**What to do**
Within the records below, reproduce without change the lines from the line that has "depth_no_buf = 8" through the line that has "row2 = $reduce_and", and only those.
===== Input for this task
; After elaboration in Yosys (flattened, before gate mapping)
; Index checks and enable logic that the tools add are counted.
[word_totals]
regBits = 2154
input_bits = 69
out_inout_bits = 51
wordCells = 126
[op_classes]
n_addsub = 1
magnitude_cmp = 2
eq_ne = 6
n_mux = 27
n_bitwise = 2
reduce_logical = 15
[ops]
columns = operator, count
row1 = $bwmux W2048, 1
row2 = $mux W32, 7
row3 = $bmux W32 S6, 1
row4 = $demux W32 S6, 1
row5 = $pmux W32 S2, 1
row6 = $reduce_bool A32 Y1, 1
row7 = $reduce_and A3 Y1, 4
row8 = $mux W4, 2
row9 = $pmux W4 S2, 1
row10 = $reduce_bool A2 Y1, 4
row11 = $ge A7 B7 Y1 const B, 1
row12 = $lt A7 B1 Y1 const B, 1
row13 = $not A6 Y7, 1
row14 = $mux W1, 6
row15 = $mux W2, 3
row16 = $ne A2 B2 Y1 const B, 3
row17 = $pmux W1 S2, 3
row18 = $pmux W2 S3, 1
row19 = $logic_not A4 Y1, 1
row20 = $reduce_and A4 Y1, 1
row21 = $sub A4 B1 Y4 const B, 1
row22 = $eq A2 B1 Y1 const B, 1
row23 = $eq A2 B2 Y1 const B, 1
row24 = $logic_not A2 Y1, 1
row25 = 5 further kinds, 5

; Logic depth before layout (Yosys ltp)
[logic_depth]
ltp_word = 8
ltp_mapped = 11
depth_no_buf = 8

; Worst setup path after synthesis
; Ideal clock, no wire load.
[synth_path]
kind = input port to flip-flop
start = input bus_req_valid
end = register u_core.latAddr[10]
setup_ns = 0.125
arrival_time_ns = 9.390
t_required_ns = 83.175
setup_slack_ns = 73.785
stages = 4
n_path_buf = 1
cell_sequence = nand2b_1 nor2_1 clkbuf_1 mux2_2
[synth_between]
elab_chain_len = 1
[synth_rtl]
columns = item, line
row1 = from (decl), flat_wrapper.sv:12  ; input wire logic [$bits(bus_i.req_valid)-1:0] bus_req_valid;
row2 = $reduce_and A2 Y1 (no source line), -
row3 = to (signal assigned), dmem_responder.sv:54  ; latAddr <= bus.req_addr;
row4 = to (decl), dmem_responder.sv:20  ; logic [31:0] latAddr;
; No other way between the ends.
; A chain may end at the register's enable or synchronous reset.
==========
**Response area**
depth_no_buf = 8

; Worst setup path after synthesis
; Ideal clock, no wire load.
[synth_path]
kind = input port to flip-flop
start = input bus_req_valid
end = register u_core.latAddr[10]
setup_ns = 0.125
arrival_time_ns = 9.390
t_required_ns = 83.175
setup_slack_ns = 73.785
stages = 4
n_path_buf = 1
cell_sequence = nand2b_1 nor2_1 clkbuf_1 mux2_2
[synth_between]
elab_chain_len = 1
[synth_rtl]
columns = item, line
row1 = from (decl), flat_wrapper.sv:12  ; input wire logic [$bits(bus_i.req_valid)-1:0] bus_req_valid;
row2 = $reduce_and A2 Y1 (no source line), -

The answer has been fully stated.